第30話 私は契約彼氏の本物の彼女
「海斗さん、あのう」
「なんですか、麻保さん」
ちょっとためらってから、麻保は思い切っていった。
「あの、こんなことになったので……」
こんなこととは、ファーストキスをしたことだ。
「私の方から連絡したり、デートしてもらったりしていいんですよね」
「もちろんですよ、麻保さんから連絡が来たら、いつでも飛んでいきますよ」
「それから、私は海斗さんにとっては特別の彼女ってことですよね」
「当り前ですよ。麻保さんは特別です」
海斗と契約彼氏として付き合っているほかの女性たちと比べて、今や自分は別格なのだ。
わあ、素敵な言葉。自分は特別な女性。いつか聞きたかった言葉だ。夢がかなった。
麻保さん、なんか疑り深いなあ。
「そうだ、今度ぼくの家へ遊びに来て。いいよね」
ダメなわけがない。もちろん返事はオーケーだ。
「はい、お邪魔します」
「それじゃ、さっそく今度の日曜日はどう?」
「仕事は、大丈夫ですか。土日は良く仕事が入っているのでは?」
マダムの家にも休日に行っていた。普段仕事をしている人も土日に呼び出すのではないだろうか。
「次の日曜日、三時ごろには仕事が終わってる。もし、他の人から連絡があってもその時間は空けとくから、大丈夫」
「わっ、素敵」
他の人からの誘いを断ってくれるなんて、感激で胸が熱くなる。家に遊びに行ったら、どんなことになるのだろうか。想像しただけで、興奮してしまう。眼がウルウルしてくるのが自分でもわかる。

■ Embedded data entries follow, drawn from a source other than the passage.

$ cat src/rtl/packer_arb_pkg.sv
// packer_arb_pkg: shared types and sizing helpers for the packer arbiter.
//   state_e : arbiter FSM states (Idle, Busy, Flush)
//   idx_w   : width of a requester index, never less than one bit
//   wdog_w  : width of the idle-grant watchdog counter
package packer_arb_pkg;

   typedef enum logic [1:0] {
      ST_IDLE  = 2'd0,
      ST_BUSY  = 2'd1,
      ST_FLUSH = 2'd2
   } state_e;

   function automatic int idx_w(input int n);
      int w;
      w = $clog2(n);
      return (w < 1) ? 1 : w;
   endfunction

   function automatic int wdog_w(input int t);
      int w;
      w = $clog2(t + 1);
      return (w < 1) ? 1 : w;
   endfunction

endpackage

$ cat src/rtl/packer_arb_rr_pick.sv
// packer_arb_rr_pick: combinational round-robin picker.
// Returns the first set request at or after rr_ptr, searching upward
// with wrap-around modulo NumReq (non-power-of-two NumReq supported).
// Ports:
//   req    in  NumReq  request vector
//   rr_ptr in  IdxW    highest-priority index for this pick
//   any_o  out 1       at least one request is set
//   idx_o  out IdxW    winning index (0 when no request)
module packer_arb_rr_pick #(
   parameter int NumReq = 4,
   parameter int IdxW   = 2
) (
   input  logic [NumReq-1:0] req,
   input  logic [IdxW-1:0]   rr_ptr,
   output logic              any_o,
   output logic [IdxW-1:0]   idx_o
);

   localparam logic [IdxW:0] NReq = (IdxW + 1)'(NumReq);

   // One extra bit so rr_ptr + offset cannot overflow before the wrap.
   logic [IdxW:0] cand;

   // Walk offsets from farthest to nearest so the nearest set request
   // is the last one written and therefore wins.
   always_comb begin
      any_o = 1'b0;
      idx_o = '0;
      cand  = '0;
      for (int off = NumReq - 1; off >= 0; off--) begin
         cand = {1'b0, rr_ptr} + (IdxW + 1)'(off);
         if (cand >= NReq) begin
            cand = cand - NReq;
         end
         if (req[cand[IdxW-1:0]]) begin
            any_o = 1'b1;
            idx_o = cand[IdxW-1:0];
         end
      end
   end

endmodule

$ cat src/rtl/packer_arb.sv
// packer_arb: round-robin arbiter placing NumReq burst sources onto one
// packer input and sequencing the packer flush between bursts, so each
// requester's data is packed and emitted contiguously.
// Optional feature macro: PACKER_ARB_WDOG_EN enables an idle-grant
// watchdog that force-flushes a burst whose owner stays silent for
// TimeoutCycles Busy cycles.
// Ports:
//   clk_i, rst_i      clock, asynchronous active-high reset
//   req_valid_i       per-requester beat valid          [NumReq]
//   req_data_i        per-requester data, k at [k*InW +: InW]
//   req_mask_i        per-requester mask, same slicing
//   req_last_i        per-requester last beat of burst  [NumReq]
//   req_ready_o       per-requester ready               [NumReq]
//   pk_valid_o/pk_data_o/pk_mask_o  packer input beat
//   pk_ready_i        packer ready
//   pk_flush_o        packer flush request
//   pk_flush_done_i   packer flush complete
//   grant_valid_o     a requester owns the packer
//   grant_idx_o       owning requester index            [IdxW]
//   wdog_o            one-cycle watchdog pulse (0 without the macro)
module packer_arb
   import packer_arb_pkg::*;
#(
   parameter int  NumReq        = 4,
   parameter int  InW           = 32,
   parameter int  TimeoutCycles = 256,
   localparam int IdxW          = idx_w(NumReq)
) (
   input  logic                  clk_i,
   input  logic                  rst_i,
   input  logic [NumReq-1:0]     req_valid_i,
   input  logic [NumReq*InW-1:0] req_data_i,
   input  logic [NumReq*InW-1:0] req_mask_i,
   input  logic [NumReq-1:0]     req_last_i,
   output logic [NumReq-1:0]     req_ready_o,
   output logic                  pk_valid_o,
   output logic [InW-1:0]        pk_data_o,
   output logic [InW-1:0]        pk_mask_o,
   input  logic                  pk_ready_i,
   output logic                  pk_flush_o,
   input  logic                  pk_flush_done_i,
   output logic                  grant_valid_o,
   output logic [IdxW-1:0]       grant_idx_o,
   output logic                  wdog_o
);

   if (NumReq < 2) begin : g_bad_numreq
      $error("packer_arb: NumReq must be at least 2");
   end
   if (TimeoutCycles < 1) begin : g_bad_timeout
      $error("packer_arb: TimeoutCycles must be at least 1");
   end

   state_e          state, state_nxt;
   logic [IdxW-1:0] rr_ptr, rr_nxt;
   logic [IdxW-1:0] grant_idx, grant_nxt;
   logic            pick_any;
   logic [IdxW-1:0] pick_idx;
   logic            wdog_fire;

   logic [InW-1:0] data_arr [NumReq];
   logic [InW-1:0] mask_arr [NumReq];

   for (genvar k = 0; k < NumReq; k++) begin : g_slice
      assign data_arr[k] = req_data_i[k*InW +: InW];
      assign mask_arr[k] = req_mask_i[k*InW +: InW];
   end

   logic           g_valid, g_last;
   logic [InW-1:0] g_data, g_mask;

   assign g_valid = req_valid_i[grant_idx];
   assign g_last  = req_last_i[grant_idx];
   assign g_data  = data_arr[grant_idx];
   assign g_mask  = mask_arr[grant_idx];

   function automatic logic [IdxW-1:0] wrap_inc(input logic [IdxW-1:0] i);
      return (i == IdxW'(NumReq - 1)) ? '0 : i + IdxW'(1);
   endfunction

   packer_arb_rr_pick #(
      .NumReq (NumReq),
      .IdxW   (IdxW)
   ) u_pick (
      .req    (req_valid_i),
      .rr_ptr (rr_ptr),
      .any_o  (pick_any),
      .idx_o  (pick_idx)
   );

`ifdef PACKER_ARB_WDOG_EN
   localparam int WdW = wdog_w(TimeoutCycles);

   logic [WdW-1:0] wd_cnt;

   // Held at zero outside Busy, so every grant starts from a clean count.
   // A stalled-but-valid owner (pk_ready low) neither counts nor clears.
   always_ff @(posedge clk_i or posedge rst_i) begin
      if (rst_i) begin
         wd_cnt <= '0;
      end else if (state != ST_BUSY || (g_valid && pk_ready_i)) begin
         wd_cnt <= '0;
      end else if (!g_valid) begin
         wd_cnt <= wd_cnt + WdW'(1);
      end
   end

   // Fires in the TimeoutCycles-th consecutive silent Busy cycle.
   assign wdog_fire = (state == ST_BUSY) && !g_valid &&
                      (wd_cnt == WdW'(TimeoutCycles - 1));
`else
   assign wdog_fire = 1'b0;
`endif

   assign wdog_o        = wdog_fire;
   assign grant_valid_o = (state == ST_BUSY);
   assign grant_idx_o   = grant_idx;

   always_ff @(posedge clk_i or posedge rst_i) begin
      if (rst_i) begin
         state     <= ST_IDLE;
         rr_ptr    <= '0;
         grant_idx <= '0;
      end else begin
         state     <= state_nxt;
         rr_ptr    <= rr_nxt;
         grant_idx <= grant_nxt;
      end
   end

   always_comb begin
      state_nxt   = state;
      rr_nxt      = rr_ptr;
      grant_nxt   = grant_idx;
      req_ready_o = '0;
      pk_valid_o  = 1'b0;
      pk_data_o   = '0;
      pk_mask_o   = '0;
      pk_flush_o  = 1'b0;
      case (state)
         ST_IDLE: begin
            // Arbitration cycle: nothing is accepted here.
            if (pick_any) begin
               grant_nxt = pick_idx;
               state_nxt = ST_BUSY;
            end
         end
         ST_BUSY: begin
            pk_valid_o             = g_valid;
            pk_data_o              = g_data;
            pk_mask_o              = g_mask;
            req_ready_o[grant_idx] = pk_ready_i;
            // wdog_fire implies the owner is silent, so it never races
            // an accepted beat.
            if ((g_valid && pk_ready_i && g_last) || wdog_fire) begin
               state_nxt = ST_FLUSH;
            end
         end
         ST_FLUSH: begin
            pk_flush_o = 1'b1;
            if (pk_flush_done_i) begin
               rr_nxt    = wrap_inc(grant_idx);
               state_nxt = ST_IDLE;
            end
         end
         default: begin
            state_nxt = ST_IDLE;
         end
      endcase
   end

endmodule

$ cat config.mk
export PLATFORM = sky130hd
export DESIGN_NAME = packer_arb
export DESIGN_NICKNAME = d
export VERILOG_FILES = /design/src/rtl/packer_arb_pkg.sv /design/src/rtl/packer_arb_rr_pick.sv /design/src/rtl/packer_arb.sv
export SDC_FILE = /design/constraint.sdc
export NUM_CORES = 1
export LEC_CHECK = 0
export CORE_AREA = 2 2 132 134
export DETAILED_ROUTE_END_ITERATION = 12
export DIE_AREA = 0 0 134 136
export PLACE_DENSITY = 0.67
export SLEW_MARGIN = 20
export SYNTH_ARGS = -nofsm -noshare
export SYNTH_HDL_FRONTEND = slang
export SYNTH_SLANG_ARGS = --single-unit
$ cat constraint.sdc
create_clock -name clk_i -period 1.35 [get_ports clk_i]
set_input_delay 0.135 -clock clk_i [delete_from_list [all_inputs] [get_ports clk_i]]
set_output_delay 0.135 -clock clk_i [all_outputs]
set_load 0.03 [all_outputs]
======== After elaboration in Yosys (flattened, before gate mapping) ========
Cells that the tools add are included.
storage, ports and cells
  input port bits ......................... 268
  flip-flop bits (word level) ............. 6
  word-level logic and storage cells ...... 79
  output and inout port bits .............. 74
cells by class
  muxes and demuxes ....................... 42
  reductions and logical operators ........ 7
  equal/unequal tests ..................... 6
  order comparisons ....................... 11
  $add $sub $neg .......................... 8
  bitwise logic cells ..................... 2
operators by type and width
  kind                   number
  $mux W32               6
  $bmux W32 S2           2
  $mux W2                12
  $lt A2 B3 Y1 const B   5
  $mux W1                13
  $bmux W1 S2            6
  $ge A3 B3 Y1 const B   4
  $sub A2 B1 Y2 const B  4
  $add A2 B2 Y3 const B  2
  $pmux W2 S3            1
  $and A4 B4 Y4          1
  $eq A2 B2 Y1 const B   2
  $mux W4                1
  $ne A2 B2 Y1 const B   2
  $reduce_and A2 Y1      2
  $add A2 B1 Y3 const B  1
  $ge A2 B3 Y1 const B   1
  $logic_and A1 B1 Y1    3
  $not A2 Y3             1
  $reduce_and A3 Y1      1
  $add A2 B1 Y2 const B  1
  $demux W1 S2           1
  $eq A2 B1 Y1 const B   1
  $ge A2 B1 Y1 const B   1
  2 further kinds        2

======== Logic depth before layout (Yosys ltp) ========
Gate-level depths: netlist of run 1.
  depth after elaboration ................. 11
  mapped depth ............................ 6
  depth with buffers taken out ............ 3

======== By module ========
A second synthesis of run 1 with hierarchy kept.
unflattened totals
  cell total of the unflattened synthesis .. 208
  area, all modules ....................... 2486.1 um2
by module, submodules not included
  module              times used  cells an instance  area an instance (um2)  seq. area each (um2)
  packer_arb          1           195                2408.6                  150.1
  packer_arb_rr_pick  1           13                 77.6                    0.0

======== Worst setup path before layout of run 1 ========
OpenSTA, ideal clock, no wires.
  path kind ............................... reg2out
  start ................................... register grant_idx[1], in the netlist grant_idx_o[1]
  end ..................................... output port pk_valid_o
  path buffers ............................ 2
  setup slack ............................. -0.627 ns
  required time ........................... 1.215 ns
  arrival ................................. 1.842 ns
  stages on the path, launching flop included .. 6
  cell sequence ........................... dfrtp_1 buf_2 buf_6 mux2_2 nor2_1 a211oi_1
on the way
  longest elaborated chain between the ends .. 3
ends and longest elaborated chain
  element                        line               RTL
  start, declared                packer_arb.sv:56   logic [IdxW-1:0] grant_idx, grant_nxt;
  start signal, assigned         packer_arb.sv:127  grant_idx <= grant_nxt;
  $bmux W1 S2                    packer_arb.sv:72   assign g_valid = req_valid_i[grant_idx];
  $mux W1 (not written as such)  packer_arb.sv:72
  $mux W1                        packer_arb.sv:140  case (state)
  end, declared                  packer_arb.sv:36   output logic pk_valid_o,
Every way passes these cells. The select of a mux whose other input is x is not followed.

======== Worst setup path in the final report of run 1 ========
  start ................................... register grant_idx[0], in the netlist grant_idx_o[0]
  end ..................................... output port pk_mask_o[10]
on the way
  longest elaborated chain between the ends .. 5
ends and longest elaborated chain
  element                                       line               RTL
  $not A2 Y3 (not written as such)              packer_arb.sv:75   assign g_mask = mask_arr[grant_idx];
  $bmux W32 S2                                  packer_arb.sv:75
  $mux W32 (not written as such) (2 in series)  packer_arb.sv:75
  $mux W32                                      packer_arb.sv:140
  end, declared                                 packer_arb.sv:38   output logic [InW-1:0] pk_mask_o,
Every way passes these cells. The select of a mux whose other input is x is not followed.

==> results.json, run 1 <==
{
  "postRouteWirelength_um": 15600,
  "power_density_mw_per_mm2": 1980,
  "initial_antenna_violation_count": 0,
  "hold_slack_ps": 137,
  "drt.antenna.violating_nets": 0,
  "chipHeight_um": 136,
  "syn_area_mm2": 0.00252,
  "final_layout_size_suffix_gt1_frac": 0.474,
  "postLayoutSetupSlackWorst_ps": -687,
  "regToRegSetupSlack_ps": -260,
  "crit_path_start_kind": "flop",
  "stdcell_count": 788,
  "place.gp.congestion": 0.864,
  "footprint_of_the_multi_input_gates_mm2": 0.00263,
  "cp_slowest_stage_delay_ps": 530,
  "syn-mean-instance-area_um2": 12.1,
  "placeableCoreArea_mm2": 0.0169,
  "cts_num_sinks": 6,
  "cp_num_buf_inv": 2,
  "clockBufferDepth": 2,
  "firstDrtPassIters": 4,
  "synth-seq-cells": 6,
  "floorplan.rows": 48,
  "clkTransAtPathRegs_ps": 30,
  "post_drt_wl_per_cell_um": 19.8,
  "tritoncts_clock_tree": "yes",
  "slew_limit_fails": 0,
  "cts-hold-fix-buffers": 0,
  "dpl_worst_slack_ps": -789,
  "largest_net_degree_at_the_start_of_global_routing": 31,
  "hold_path_class": "input port to async pin",
  "pin_count": 342,
  "crit_path_end_kind": "output port",
  "number_of_nets_in_the_synthesized_netlist": 481,
  "critical-path-slowest-cell": "mux4_2",
  "yosysWarningCount": 0,
  "syn_inst": 209,
  "grt_setup_unrepaired": "true",
  "timing.critical_path.cells": "buf_12, mux4_2, nor2b_2, clkdlybuf4s15_2",
  "n_antenna_cell": 0,
  "finalClockSkew_ps": 1.37,
  "placement.io_buffers": 340,
  "timing.critical_path.required_ps": 1220,
  "report.final.hold_viol_count": 0,
  "route.detailed.drc": 0,
  "areaGrowthSynthToFinish_pct": 183,
  "ff2ff_path_depth": 5,
  "final_net_count": 836,
  "chipWidth_um": 134,
  "fillCellCount": 1559,
  "final.min_clock_period_ps": 2040,
  "max-cap-violations": 0,
  "rr_startpoint": "grant_idx_o[1]$_DFFE_PP0P_",
  "setup_violations": 76,
  "routed-via-count": 3411,
  "violations": "setup timing",
  "cp.depth": 4,
  "number_of_cells_in_the_design_after_placement": 772,
  "final.period_utilization": 1.51,
  "clk-insertion-delay-late_ps": 230,
  "final_area_mm2": 0.00714,
  "place.detailed.hpwl_um": 13100,
  "die-area_mm2": 0.0182,
  "seq_area_frac_synth": 0.0595,
  "cts-buffers-inserted": 3,
  "worst-endpoint-arrival_ps": 1900,
  "distinct_cell_type_count_of_the_synthesized_netlist": 26,
  "wire_length_of_the_first_global_routing_pass_um": 22100,
  "clockRootBuffer": "clkbuf_16",
  "drt-initial-drc-count": 75,
  "groute.usage.overall": 0.157,
  "gr_overflow_total": 0,
  "fmaxAchievable_ghz": 0.491,
  "vdd_ir_drop_max_mv": 1.23,
  "critPathCapture": "pk_mask_o[10]",
  "r2r_end": "state[1]$_DFFE_PP0P_",
  "placed_area_mm2": 0.00653,
  "criticalPathCategory": "flop to output port",
  "starting_utilization_of_the_core_area": 0.150,
  "grt_pass1_vias": 3716,
  "cp_top_family": "multiplexers",
  "static_leak_nw": 2.69,
  "routed_via_density": 4.33,
  "ff_latch_area_um2": 158,
  "critPathMaxFanout": 20,
  "status": "finished with violations",
  "setup-tns-final_ps": -42070,
  "crit_start": "grant_idx_o[0]$_DFFE_PP0P_",
  "htreeDepth": 1
}
==> layout make-up <==
cell class / count / area share
clock buffer: 4 / 0.0110
inverter: 6 / 0.00473
multi-input combinational: 173 / 0.369
sequential: 6 / 0.0221
tap: 225 / 0.0394
timing repair buffer: 374 / 0.554
==> through the flow <==
| step | total power, mW | utilization |
|---|---|---|
| 3_3_place_gp | 12.2 | 0.387 |
| 3_5_place_dp | 12.3 | 0.387 |
| 2_1_floorplan | 7.69 | - |
| 6_report | 14.1 | 0.423 |
| 4_1_cts | 13.8 | 0.415 |
| 5_1_grt | 14.8 | 0.423 |
==> per-layer routing <==
metal	wire [um]	GRT usage
met1	6070	0.189
met2	8320	0.296
met3	1040	0.0362
met4	161	0.0130
met5	0	0
==> state kept, by name (all words and copies together) (netlist names) <==
signal       cells
grant_idx_o      2
rr_ptr           2
state            2
==> logic make-up after synthesis <==
group,synth area share
buf+inv,0.0773
mux,0.601
flops,0.0595
other cells,0.00149
compound gates,0.0332
fa+ha+maj,0.0198
simple gates,0.208
==> cells in the mapped netlist (all sizes together) <==
master   n  share of area
o41ai    1         0.0035
nor2b   67           0.17
dfrtp    6          0.059
mux2i    3          0.012
inv      6         0.0089
nand2    3         0.0045
o31ai    3         0.0089
ha       4          0.020
nor2     4         0.0059
a21oi    2         0.0040
nor4     3         0.0074
buf     18          0.059
nand2b   3         0.0074
mux4    64           0.57
a211oi   1         0.0030
a311oi   2         0.0069
a21o     1         0.0030
clkbuf   6         0.0089
a311o    1         0.0040
and3     5          0.014
mux2     4          0.018
or3      1         0.0025
conb     1         0.0015
==> placed cells by master (no fill, tap or decap), types with 4 or more instances in the layout <==
master,netlist,layout
and3_4,1,5
clkdlybuf4s50_1,0,267
buf_4,4,18
mux4_2,64,64
buf_8,0,4
buf_6,8,42
nor2b_2,0,36
buf_12,0,13
dfrtp_1,6,4
nor2b_4,0,29
clkdlybuf4s15_2,0,29
==> how the worst min path moves through the flow <==
stage                                        to
after floorplan           rr_ptr[0]$_DFFE_PP0P_
after global placement    rr_ptr[0]$_DFFE_PP0P_
after detailed placement  rr_ptr[0]$_DFFE_PP0P_
after CTS                  state[1]$_DFFE_PP0P_
after global routing       state[1]$_DFFE_PP0P_
final                      state[1]$_DFFE_PP0P_
==> worst reg2reg max path: stages, from the launching register on <==
cell and delay [ps]:
dfrtp_4 500, buf_6 150, buf_8 130, mux2_4 290, and3_4 150, a311o_1 260
==> repair_timing <==
action | in CTS | in global routing
cloned | 1 | 0
resized for setup | 250 | 36
pin swaps | 3 | 1
endpoints found under the setup margin | 78 | 78
setup buffers | 10 | 2
==> power by group <==
part | total [mW] | switching, mW | internal [mW]
Combinational | 13.3 | 6.52 | 6.74
Clock | 0.490 | 0.0981 | 0.392
Sequential | 0.383 | 0.113 | 0.271
Note: power is estimated with default switching activity, not from simulation.
==> inputs of run 2 (changes only) <==
--- a/config.mk
+++ b/config.mk
@@ -5,10 +5,10 @@
 export SDC_FILE = /design/constraint.sdc
 export NUM_CORES = 1
 export LEC_CHECK = 0
-export CORE_AREA = 2 2 132 134
+export CORE_AREA = 2 2 131 133
 export DETAILED_ROUTE_END_ITERATION = 12
-export DIE_AREA = 0 0 134 136
-export PLACE_DENSITY = 0.67
+export DIE_AREA = 0 0 133 135
+export PLACE_DENSITY = 0.65
 export SLEW_MARGIN = 20
 export SYNTH_ARGS = -nofsm -noshare
 export SYNTH_HDL_FRONTEND = slang
==> constraint.sdc (replaced) <==
create_clock -name clk_i -period 2.6 [get_ports clk_i]
set_input_delay 0.26 -clock clk_i [delete_from_list [all_inputs] [get_ports clk_i]]
set_output_delay 0.26 -clock clk_i [all_outputs]
set_load 0.03 [all_outputs]
==> run 2 against run 1 <==
Net effect:
- the run now ends clean
- worst hold slack gained 110 ps
- worst setup slack better by 750 ps
- clock skew is 3.1 ps higher
- non-clock buffer count fell by 28
- design area shrank 12%
- sequential power decreased by 46%
- register-to-register slack better by 1200 ps
- first-iteration DRC count grew 32%
- wire length fell by 4.2%
- die area shrank 1.5%
- total power shrank 58%
- flip-flop and latch count is the same
- critical path type unchanged
- critical endpoint is now pk_data_o[4]
- largest power group unchanged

家に帰ってそのことを姉の未津木に話すと、慌てふためいていた。顔色が青ざめて、おどおどしているではないか。
「えっ、麻保、本当の彼氏と彼女になるって、どういうこと!」
「だから、海斗さんと付き合うってこと。いけないわけないわよね。お互いに独身だし、まあ、高校生と大学生だから年の差は多少あるけど、問題ないでしょう。それに、犯罪にかかわってるわけじゃないし」
「ちょ、ちょっと、待ってよ!」
「わかってるわ。彼は契約彼氏で女性たちみんなのものってことは私も承知しているつもり、そのバイトについては理解してるわ」
「そんな、そんな契約彼氏のバイトをしている男子と、本気で付き合うつもりなのっ」
「そこは、うまくやるわよ。そして、私に夢中になれば、そっちのバイトは断ってくれるわ。現に、もう一軒断ってくれたんだから。そして、最終的には、海斗さんは私専用の彼氏になるってこと」
これからの計画について麻保は語った。これは麻保の願望だ。
「じゃあ、しばらくの間は契約彼氏として、ほかの女子と付き合いながら、麻保とは本気で付き合うって、そういうこと」
姉の方も、海斗が契約彼氏などではなく、家事代行のアルバイトなのだということを知りながら、自分が言い出した手前まだ暴露できない。
「なんか、お姉ちゃん、変ねえ」
「何が変なのよ」
「私に隠し事してるみたい、違う?」
「してないわよ」
「だって、そうじゃない。可愛い妹に初めて彼氏ができたんだから、喜んでくれると思ったのに、嫌がってるみたいだもの。さては、お姉ちゃんも海斗さんに気があるんじゃないの?」
「違うってば、私のタイプじゃないわ。ただ、私は麻保がちゃんと付き合えるかどうか、心配してるの。そんなにとんとん拍子に付き合うことになるなんて、しかも契約彼氏をやって人と」
そうよ、契約彼氏だと思いながら付き合うって、麻保ったらどうかしてるわよ。私はそれが心配なだけ、と未津木はやきもきした。
「心配してるみたいだから、デートについては逐一報告するわ」
もちろん話せる範囲のことだけど、と麻保は心の中でにんまり笑った。誰にも言えない秘密ができるかもしれないんだものね、これから。
「そうしてよ、私に隠し事はしないこと」
「分かってるって、それじゃ、そういうことでこれから海斗さんは私の彼氏だから、よろしく!」
未津木の心配は、さらにエスカレートしそうだった。